<file path="/design/flow/run.sh">
#!/bin/bash
# OpenROAD 26Q1-2900-gdf79404cd8, Yosys 0.63+post, stock flow scripts
make -C /OpenROAD-flow-scripts/flow DESIGN_CONFIG=/design/flow/config.mk WORK_HOME=/design/flow/orfs finish
</file>
<file path="/design/flow/config.mk">
export PLATFORM = sky130hd
export DESIGN_NAME = mux_4bits
export DESIGN_NICKNAME = mux_4bits
export VERILOG_FILES = /design/flow/design.v
export SDC_FILE = /design/flow/constraint.sdc
export NUM_CORES = 4
export LEC_CHECK = 1
export CORE_AREA = 10 10 70 70
export DIE_AREA = 0 0 80 80
</file>
<file path="/design/flow/constraint.sdc">
current_design mux_4bits

set clk_period 1.2
set clk_io_pct 0.2

create_clock -name clk0 -period $clk_period

set non_clock_inputs [all_inputs -no_clocks]
set_input_delay [expr $clk_period * $clk_io_pct] -clock clk0 $non_clock_inputs
set_output_delay [expr $clk_period * $clk_io_pct] -clock clk0 [all_outputs]
</file>
<file path="/design/flow/design.v">
module mux_4bits (
    input logic [3:0] S0, S1, S2, S3, S4, S5, S6, S7,
    input logic [2:0] SEL,
    output logic [3:0] SAIDA, SENSOR);
    always_comb begin
        case (SEL)
            0:
                begin
                    SAIDA <= S0;
                end
            1:
                begin
                    SAIDA <= S1;
                end
            2:
                begin
                    SAIDA <= S2;
                end
            3:
                begin
                    SAIDA <= S3;
                end
            4:
                begin
                    SAIDA <= S4;
                end
            5:
                begin
                    SAIDA <= S5;
                end
            6:
                begin
                    SAIDA <= S6;
                end
            7:
                begin
                    SAIDA <= S7;
                end
        endcase
        SEL <= SENSOR;
    end
endmodule
</file>
==> flow/design.v <==
parameter ADDR_WIDTH = 2;
parameter DATA_WIDTH = 4;
module RAM_RW(
  input logic clk, SEL,
  input logic [ADDR_WIDTH-1:0] addr,
  input logic [DATA_WIDTH-1:0] Din,
  output logic [DATA_WIDTH-1:0] Dout);
  logic [DATA_WIDTH-1:0] mem [0:(1<<ADDR_WIDTH)-1];
  always_ff @(posedge clk) begin
    if(SEL) 
      mem[addr] <= Din;
    else 
      Dout <= mem[addr];
  end
endmodule
==> flow/run.sh <==
#!/bin/bash
# OpenROAD 26Q1-2900-gdf79404cd8, Yosys 0.63+post, stock flow scripts
make -C /OpenROAD-flow-scripts/flow DESIGN_CONFIG=/design/flow/config.mk WORK_HOME=/design/flow/orfs finish
==> flow/config.mk <==
export PLATFORM = sky130hd
export DESIGN_NAME = RAM_RW
export DESIGN_NICKNAME = RAM_RW
export VERILOG_FILES = /design/flow/design.v
export SDC_FILE = /design/flow/constraint.sdc
export NUM_CORES = 4
export LEC_CHECK = 1
export CORE_AREA = 10 10 85 85
export DIE_AREA = 0 0 95 95
==> flow/constraint.sdc <==
current_design RAM_RW

set clk_period 1.3
set clk_io_pct 0.2

create_clock -name clk0 -period $clk_period [get_ports {clk}]

set non_clock_inputs [all_inputs -no_clocks]
set_input_delay [expr $clk_period * $clk_io_pct] -clock clk0 $non_clock_inputs
set_output_delay [expr $clk_period * $clk_io_pct] -clock clk0 [all_outputs]
==> results.txt <==
This note records the results obtained with Yosys and OpenROAD.

Yosys
The top cell type by total area after synthesis is sky130_fd_sc_hd__edfxtp_1. The gate count after technology mapping is 30. The flip-flop and latch count after synthesis is 20.

Counting distinct cell types in the post-synthesis netlist gives 7. The main logic family after synthesis is multiplexers. Summing all multiplexer cells gives an area fraction of 12.16%. The synthesized netlist devotes 4.730% of its cell area to simple gates. The proportion of register bits with asynchronous set or reset after synthesis is 0%.

The synthesized netlist was found by Yosys to have 30 cells. The top cell type by area accounts for 81.08% of the synthesized area. After Yosys synthesis, AND-OR and OR-AND compound gates account for 0% of the synthesized area.

The top flip-flop cell by instance count after synthesis is sky130_fd_sc_hd__edfxtp_1. The fraction of the mapped netlist area in adder cells is 0%. The sequential element share of the synthesized area is 81.08%. The post-synthesis cell type with the largest instance count is sky130_fd_sc_hd__edfxtp_1.

The Yosys warning count is 1. Ranked by total cell area, the synthesized netlist is headed by sky130_fd_sc_hd__edfxtp_1 81%, sky130_fd_sc_hd__mux4_2 12%, sky130_fd_sc_hd__and3b_2 2.7%, sky130_fd_sc_hd__buf_6 1.5%, sky130_fd_sc_hd__and3_2 1.0%. The XOR/XNOR share of the synthesized area is 0%. Counting flops with a built-in enable in the synthesized netlist gives 20.

By count the netlist is led by 20 x sky130_fd_sc_hd__edfxtp_1, 4 x sky130_fd_sc_hd__mux4_2, 2 x sky130_fd_sc_hd__and3b_2. A synthesized cell averages 24.69 µm². The netlist area before placement is 740.7 µm².

The post-synthesis chip area from yosys is 740.7 µm².

Routing
The total number of vias is 345. Per the detail_route report, DRC violations left total 0. The number of iterations in the first detailed-routing pass is 3. Per the detailed-route log, wirelength across all metal layers totals 1.196 mm. The first routing iteration left 12 violations.

The number of antenna diodes is 0. The number of vias per cell is 2.851. The count of antenna-violating nets left after detailed routing is 0.

For this sky-water flow run, the detailed-routed wirelength per cell is reported as 9.884 µm.

Setup path
The worst setup path category is in -> reg. The data required time of the worst path is 1260 ps. The critical path capture point type is a flop. STA puts the critical path data arrival time at 1140 ps. Of all nets on the critical path, the largest fanout is 4.

The startpoint class of the critical path is an input pin.

STA
After layout, the minimum clock period comes to 1177 ps. The number of hold violations in the final report is 0. The slew at the pin closest to its max-slew limit is 331.7 ps.

After layout, the worst path uses 90.55% of the clock period. The final max-slew violation count is 0. For the final routed database, the setup TNS stands at 0 ps. The clock arrives with 3.755 ps of skew. The least setup slack across all paths after layout is 122.9 ps. The tightest hold margin is 589.0 ps. The number of setup violations in the final report is 0. Setup repair after global routing left no endpoint under its margin. The worst-case max-slew headroom was logged as 77.85%. The highest achievable clock rate is 849.5 MHz.

Global route
The number of global-route vias before repair was 407. The number of antenna violations at the first check in global routing was 0. The global-route total usage across every layer is 2.851%. The maximum number of pins on one net before global-route repair is 13. The total overflow left after global routing is 0. The first global-routing pass estimated 1.973 mm of wire.

Layout
The post-route non-filler standard cell count is 121. The post-route netlist has 34.69% of its cells at a drive strength greater than 1. The area growth from synthesis to layout is 40.88%.

The final design area excluding fillers is 0.001044 mm².

Pwr
The logic gate share of total power is 6.4%. In this run the power density over the cells is 1384 mW/mm². The power report puts the net switching power at 227.0 µW. The clock share of power is 41.2%.

The static power due to leakage is 0.3592 nW. The internal power of the cells totals 1.218 mW. Sequential cells burn 52.4% of the power.

The share of total power consumed by net switching is 15.72%. Per the power-grid run, VDD falls by no more than 0.9823 mV.

Clocking
As reported, the later end of the worst-skew pair has a clock insertion delay of 250 ps. The total clock buffers created by CTS is 3. Buffers added to address setup during post-CTS repair amount to 0. The maximum clock path buffer count is 2. CTS built an H-tree with a depth of 1. Per the post-CTS timing run, clock transition at the registers of the reported paths is 70 ps. The buffer type at the clock tree root is sky130_fd_sc_hd__clkbuf_8. CTS saw 20 sinks.

Buffers inserted to repair hold after CTS numbered 0. TritonCTS built the clock tree.

Status
The run finished with clean final reports.

Floorplan
The boundary pin count is 12. The width of the die is 95 µm. The area of the core region is 0.005473 mm². The total die size is 0.009025 mm².

The floorplan row count is 27. The initial core utilization is 13.53%. The floorplan die height is 95 µm.

Hold path
The class of the most critical hold timing path is in -> reg.

Place
In this run, placement finished with an instance count of 117. At the placement stage, the worst setup path has a slack of -379.0 ps. The final weighted congestion in routability-driven placement is 0.7522. The count of buffers added on input and output ports is 11.

The placed instance area is 967.2 µm².

Job
The tool warning count is 25. The max-capacitance violation count is 0.
## critical path: stages
cell                              delay, ps
sky130_fd_sc_hd__clkdlybuf4s50_1        500
sky130_fd_sc_hd__buf_4                  120
sky130_fd_sc_hd__and3b_2                250
## sequential cells by signal, indices dropped and copies added (netlist names)
| register | count |
|---|---|
| Dout | 4 |
| mem | 16 |
## power by group through the flow
stage | clock [mW] | combinational [mW] | sequential [mW]
CTS | 0.614 | 0.0946 | 0.757
global route | 0.654 | 0.102 | 0.760
finish | 0.595 | 0.0923 | 0.757
## final timing paths
check / startpoint / endpoint / slack (ps) / cells past startpoint
max: SEL / mem[1][0]$_DFFE_PP_ / 120 / 3
min: addr[1] / Dout[0]$_DFFE_PN_ / 590 / 2
min reg2reg: mem[0][3]$_DFFE_PP_ / Dout[3]$_DFFE_PN_ / 630 / 1
max reg2reg: mem[3][1]$_DFFE_PP_ / Dout[1]$_DFFE_PN_ / 200 / 1
## per-layer routing
metal	wire length (µm)	share of wire, %	GRT usage, %
met1	558	47	3.643
met2	516	43	4.119
met3	112	9.4	2.003
met4	8	0.67	0.1247
met5	0	0	0
## what timing repair did
action,CTS,global route
endpoints found under the setup margin,12,19
gates resized,7,1
hold endpoints to repair,0,0
## per-stage QoR
stage	utilization (%)	total power, mW
4_1_cts	19.02	1.466
3_3_place_gp	17.67	0.8696
6_report	19.07	1.445
2_1_floorplan	-	0.8043
3_5_place_dp	17.67	0.8721
5_1_grt	19.07	1.516
## final cells by class
class / instances / area [µm²]
clock buffer: 3 / 41.29
clock inverter: 1 / 30.03
fill: 596 / 4429
inverter: 1 / 3.754
multi-input combinational: 8 / 130.1
sequential: 20 / 600.6
tap: 72 / 90.09
timing repair buffer: 16 / 147.6
## logic make-up after synthesis
group | after synthesis
AND/OR/NAND/NOR | 4
multiplexers | 4
flip-flops | 20
buffers and inverters | 2
## cell usage in the layout, fill, tap and decap left out, types with 2 or more instances in the layout
cell and instances:
sky130_fd_sc_hd__and3b_2 2, sky130_fd_sc_hd__buf_4 4, sky130_fd_sc_hd__clkbuf_8 3, sky130_fd_sc_hd__clkdlybuf4s50_1 5, sky130_fd_sc_hd__dlygate4sd2_1 5, sky130_fd_sc_hd__edfxtp_1 20, sky130_fd_sc_hd__mux4_2 4
Power and IR drop assume default switching activity.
━━━━━━━━━━━━━━━━
### [TO DO]
I need every line of the data that has the word "instances"; please list them.

### [RESPONSE AREA]
class / instances / area [µm²]
## cell usage in the layout, fill, tap and decap left out, types with 2 or more instances in the layout
cell and instances:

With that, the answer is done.